Front view, loaded with brushes

Disclaimer: This post contains an affiliate link to a product we bought, then promptly printed a version we liked more. But go buy one via the affiliate link anyway–it’s not that it didn’t work, it was just held too many brushes.

We needed additional brush holders that we mostly like this one we bought off Amazon:

Brush holder
Inspirational brush holder

It actually holds too many brushes for what we typically need, so we thought we’d spin out a customized one all quick-like, and use some 1/2″ ID copper tubing for supports. Since it wouldn’t be too wide, we figured a single, central support pillar would be sufficient (it is, but we also filled one with sand capped with silicon for extra heft just in case).

Here’s what we ended up with:

Design

We whipped up a screencast real quick that covers the bulk of the design process.
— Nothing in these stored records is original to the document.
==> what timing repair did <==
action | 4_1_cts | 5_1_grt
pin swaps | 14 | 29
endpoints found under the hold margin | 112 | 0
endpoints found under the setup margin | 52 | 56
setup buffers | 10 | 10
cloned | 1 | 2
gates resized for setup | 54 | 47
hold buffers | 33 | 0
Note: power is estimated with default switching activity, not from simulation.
==> config.mk <==
export PLATFORM = sky130hd
export DESIGN_NAME = config_shift_loader
export DESIGN_NICKNAME = d
export VERILOG_FILES = /design/src/rtl/config_shift_loader.sv
export SDC_FILE = /design/constraint.sdc
export NUM_CORES = 1
export LEC_CHECK = 0
export CAP_MARGIN = 0
export CORE_ASPECT_RATIO = 1.4
export CORE_MARGIN = 2
export CORE_UTILIZATION = 35
export DETAILED_ROUTE_END_ITERATION = 6
export GPL_TIMING_DRIVEN = 0
export SYNTH_ARGS = -nofsm -noshare
export SYNTH_HDL_FRONTEND = slang
export SYNTH_SLANG_ARGS = --single-unit
==> constraint.sdc <==
create_clock -name clk -period 2.6 [get_ports clk]
set_input_delay 0.52 -clock clk [delete_from_list [all_inputs] [get_ports clk]]
set_output_delay 0.52 -clock clk [all_outputs]
set_load 0.01 [all_outputs]
==> src/rtl/config_shift_loader.sv <==
// Head-of-chain configuration loader: serialises valid/ready config words LSB-first into the tile shift chain.
// Optional readback collector of the chain tail enabled by defining CONFIG_READBACK_EN.
module config_shift_loader #(
  parameter int unsigned CHAIN_LEN = 256,
  parameter int unsigned WORD_W    = 32
) (
  input  logic              clk,
  input  logic              rst,
  input  logic [WORD_W-1:0] cfg_data,
  input  logic              cfg_valid,
  output logic              cfg_ready,
  output logic              cen,
  output logic              shift_in,
  output logic              set_in,
  input  logic              shift_out,
  output logic              busy,
  output logic              done,
  output logic [WORD_W-1:0] rb_data,
  output logic              rb_valid
);

  localparam int unsigned NWORDS    = (CHAIN_LEN + WORD_W - 1) / WORD_W;
  localparam int unsigned LAST_BITS = ((CHAIN_LEN % WORD_W) == 0) ? WORD_W : (CHAIN_LEN % WORD_W);
  localparam int unsigned BC_W      = $clog2(CHAIN_LEN + 1);
  localparam int unsigned AC_W      = $clog2(WORD_W + 1);
  localparam int unsigned WA_W      = $clog2(NWORDS + 1);

  typedef enum logic [1:0] {IDLE, SHIFT, SET, DONE} state_t;

  state_t            state;
  logic [BC_W-1:0]   bit_cnt;
  logic [WA_W-1:0]   words_acc;
  logic [WORD_W-1:0] act;
  logic [AC_W-1:0]   act_cnt;
  logic [WORD_W-1:0] skid;
  logic [AC_W-1:0]   skid_len;
  logic              skid_full;
  logic              accept;
  logic [AC_W-1:0]   acc_len;

  assign cfg_ready = !skid_full && (state == IDLE || state == SHIFT) && (words_acc < WA_W'(NWORDS));
  assign accept    = cfg_valid && cfg_ready;
  // Only the low LAST_BITS of the final word are ever presented to the chain.
  assign acc_len   = (words_acc == WA_W'(NWORDS - 1)) ? AC_W'(LAST_BITS) : AC_W'(WORD_W);

  always_ff @(posedge clk) begin
    if (rst) begin
      state     <= IDLE;
      cen       <= 1'b0;
      shift_in  <= 1'b0;
      set_in    <= 1'b0;
      busy      <= 1'b0;
      done      <= 1'b0;
      bit_cnt   <= '0;
      words_acc <= '0;
      act       <= '0;
      act_cnt   <= '0;
      skid      <= '0;
      skid_len  <= '0;
      skid_full <= 1'b0;
    end else begin
      case (state)
        IDLE, SHIFT: begin
          if (accept) words_acc <= words_acc + WA_W'(1);
          if (state == SHIFT && bit_cnt == BC_W'(CHAIN_LEN)) begin
            state    <= SET;
            cen      <= 1'b1;
            shift_in <= 1'b0;
            set_in   <= 1'b1;
          end else if (act_cnt != '0) begin
            cen      <= 1'b1;
            shift_in <= act[0];
            act      <= act >> 1;
            act_cnt  <= act_cnt - AC_W'(1);
            bit_cnt  <= bit_cnt + BC_W'(1);
            if (accept) begin
              skid      <= cfg_data;
              skid_len  <= acc_len;
              skid_full <= 1'b1;
            end
          end else if (skid_full) begin
            cen       <= 1'b1;
            shift_in  <= skid[0];
            act       <= skid >> 1;
            act_cnt   <= skid_len - AC_W'(1);
            bit_cnt   <= bit_cnt + BC_W'(1);
            skid_full <= 1'b0;
          end else if (accept) begin
            // Active register and skid both empty: the new word bypasses the skid.
            cen      <= 1'b1;
            shift_in <= cfg_data[0];
            act      <= cfg_data >> 1;
            act_cnt  <= acc_len - AC_W'(1);
            bit_cnt  <= bit_cnt + BC_W'(1);
            state    <= SHIFT;
            busy     <= 1'b1;
          end else begin
            cen <= 1'b0;
          end
        end
        SET: begin
          state  <= DONE;
          cen    <= 1'b0;
          set_in <= 1'b0;
          busy   <= 1'b0;
          done   <= 1'b1;
        end
        DONE: begin
          state     <= IDLE;
          done      <= 1'b0;
          bit_cnt   <= '0;
          words_acc <= '0;
        end
        default: state <= IDLE;
      endcase
    end
  end

`ifdef CONFIG_READBACK_EN
  localparam int unsigned RC_W = $clog2(WORD_W);

  logic [WORD_W-1:0] rb_col;
  logic [WORD_W-1:0] rb_next;
  logic [RC_W-1:0]   rb_cnt;

  always_comb begin
    rb_next         = rb_col;
    rb_next[rb_cnt] = shift_out;
  end

  always_ff @(posedge clk) begin
    if (rst) begin
      rb_col   <= '0;
      rb_cnt   <= '0;
      rb_data  <= '0;
      rb_valid <= 1'b0;
    end else begin
      rb_valid <= 1'b0;
      if (state == SHIFT && cen) begin
        // A partial final word leaves its high bits zero because the collector restarts cleared.
        if (rb_cnt == RC_W'(WORD_W - 1) || bit_cnt == BC_W'(CHAIN_LEN)) begin
          rb_data  <= rb_next;
          rb_valid <= 1'b1;
          rb_col   <= '0;
          rb_cnt   <= '0;
        end else begin
          rb_col <= rb_next;
          rb_cnt <= rb_cnt + RC_W'(1);
        end
      end
    end
  end
`else
  logic unused_shift_out;

  assign unused_shift_out = shift_out;
  assign rb_data          = '0;
  assign rb_valid         = 1'b0;
`endif

endmodule
## config.mk

```make
export PLATFORM = sky130hd
export DESIGN_NAME = tx_scheduler
export DESIGN_NICKNAME = d
export VERILOG_FILES = /design/src/rtl/tx_scheduler.sv
export SDC_FILE = /design/constraint.sdc
export NUM_CORES = 1
export LEC_CHECK = 0
export BUFFER_PORTS_ARGS = -buffer_cell sky130_fd_sc_hd__buf_2
export CAP_MARGIN = 20
export CORE_MARGIN = 2
export CORE_UTILIZATION = 39
export CTS_BUF_LIST = sky130_fd_sc_hd__clkbuf_8
export DETAILED_ROUTE_END_ITERATION = 6
export SLEW_MARGIN = 20
export SYNTH_ARGS = -nofsm -noshare
export SYNTH_HDL_FRONTEND = slang
export SYNTH_SLANG_ARGS = --single-unit
```

## constraint.sdc

```tcl
create_clock -name Clock -period 1.7 [get_ports Clock]
set_input_delay 0.17 -clock Clock [delete_from_list [all_inputs] [get_ports Clock]]
set_output_delay 0.17 -clock Clock [all_outputs]
set_load 0.03 [all_outputs]
```
`config.mk`:
```
export PLATFORM = sky130hd
export DESIGN_NAME = reg_bank_decoded
export DESIGN_NICKNAME = d
export VERILOG_FILES = /design/src/rtl/reg_bank_decoded.sv
export SDC_FILE = /design/constraint.sdc
export NUM_CORES = 1
export LEC_CHECK = 0
export CAP_MARGIN = 5
export CORE_MARGIN = 5
export CORE_UTILIZATION = 62
export DETAILED_ROUTE_END_ITERATION = 6
export MAX_ROUTING_LAYER = met4
export PLACE_DENSITY = 0.93
export REMOVE_ABC_BUFFERS = 1
export SLEW_MARGIN = 15
export SYNTH_ARGS = -nofsm -noshare
export SYNTH_HDL_FRONTEND = slang
export SYNTH_SLANG_ARGS = --single-unit
```
`constraint.sdc`:
```
create_clock -name clk -period 7.7 [get_ports clk]
set_input_delay 0.77 -clock clk [delete_from_list [all_inputs] [get_ports clk]]
set_output_delay 0.77 -clock clk [all_outputs]
set_load 0.02 [all_outputs]
```
<file path="config.mk">
export PLATFORM = sky130hd
export DESIGN_NAME = percept_pkt_rx
export DESIGN_NICKNAME = d
export VERILOG_FILES = /design/src/rtl/percept_pkt_pkg.sv /design/src/rtl/pkt_payload_buf.sv /design/src/rtl/percept_pkt_rx.sv
export SDC_FILE = /design/constraint.sdc
export NUM_CORES = 1
export LEC_CHECK = 0
export BUFFER_PORTS_ARGS = -buffer_cell sky130_fd_sc_hd__clkbuf_2
export CAP_MARGIN = 40
export CORE_MARGIN = 3
export CORE_UTILIZATION = 36
export DETAILED_ROUTE_END_ITERATION = 6
export HOLD_SLACK_MARGIN = 0.02
export PLACE_DENSITY = 0.5
export SYNTH_ARGS = -nofsm -noshare
export SYNTH_HDL_FRONTEND = slang
export SYNTH_HIERARCHICAL = 1
export SYNTH_SLANG_ARGS = --single-unit
</file>
<file path="constraint.sdc">
create_clock -name clk -period 4.3 [get_ports clk]
set_input_delay 0.215 -clock clk [delete_from_list [all_inputs] [get_ports clk]]
set_output_delay 0.215 -clock clk [all_outputs]
set_load 0.02 [all_outputs]
</file>
[src/rtl/lcd_pkg.sv]
// Shared types, HD44780 command bytes and address helpers for the LCD controller.
package lcd_pkg;

    typedef enum logic [2:0] {
        S_POWERUP,
        S_INIT,
        S_IDLE,
        S_ADDR,
        S_DATA
    } lcd_state_e;

    typedef enum logic [1:0] {
        X_IDLE,
        X_SETUP,
        X_PULSE,
        X_WAIT
    } xfer_phase_e;

    localparam logic [7:0] CMD_FUNC_SET  = 8'h38;
    localparam logic [7:0] CMD_DISP_ON   = 8'h0C;
    localparam logic [7:0] CMD_CLEAR     = 8'h01;
    localparam logic [7:0] CMD_ENTRY     = 8'h06;
    localparam logic [7:0] CMD_SET_DDRAM = 8'h80;
    localparam logic [7:0] ROW1_OFFSET   = 8'h40;

    // Row/column to DDRAM address; bits [7:5] of the request are dropped.
    function automatic logic [7:0] ddram_addr(input logic [7:0] address);
        return (address[4] ? ROW1_OFFSET : 8'h00) | {4'h0, address[3:0]};
    endfunction

    function automatic logic [7:0] init_cmd(input logic [1:0] idx);
        logic [7:0] cmd;
        case (idx)
            2'd0:    cmd = CMD_FUNC_SET;
            2'd1:    cmd = CMD_DISP_ON;
            2'd2:    cmd = CMD_CLEAR;
            default: cmd = CMD_ENTRY;
        endcase
        return cmd;
    endfunction

endpackage
<file path="config.mk">
export PLATFORM = sky130hd
export DESIGN_NAME = fft_addr_sequencer
export DESIGN_NICKNAME = d
export VERILOG_FILES = /design/src/rtl/fft_addr_sequencer.sv
export SDC_FILE = /design/constraint.sdc
export NUM_CORES = 1
export LEC_CHECK = 0
export CAP_MARGIN = 30
export CORE_UTILIZATION = 57
export CTS_CLUSTER_DIAMETER = 40
export DETAILED_ROUTE_END_ITERATION = 10
export PLACE_DENSITY = 0.8
export SETUP_SLACK_MARGIN = 0.4
export SYNTH_ARGS = -nofsm -noshare
export SYNTH_HDL_FRONTEND = slang
export SYNTH_SLANG_ARGS = --single-unit
</file>
<file path="constraint.sdc">
create_clock -name i_clk -period 9.6 [get_ports i_clk]
set_input_delay 2.4 -clock i_clk [delete_from_list [all_inputs] [get_ports i_clk]]
set_output_delay 2.4 -clock i_clk [all_outputs]
set_load 0.02 [all_outputs]
</file>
IRL we parameterized everything so we could use other support material (like dowels or acrylic) and change the wall thickness (these are 1.5mm which is a little thin, but worked well on our MakerBot Method). We didn’t parameterize the number of slots; we’ve had mixed results doing that in Fusion 360.

TL;DR: Make a hole the size of your supports. Make the circles for each “row” of brushes you want. Draw a line from the center point to the edge of the outside circle. Offset those on each side by 1/2 the wall thickness you want. Make a circular pattern of those.

Then extrude up the height of the holder (we used 1cm). Duplicate all this for the bottom, and extrude around 2mm so the base is solid (keeps those drips off your table!) and you’re basically done. We filleted and chamfered everything as well.

Lessons Learned

This was about a four hour print on our MakerBot Method with the default settings. Faster than Amazon Prime delivery, and it suited our immediate needs better.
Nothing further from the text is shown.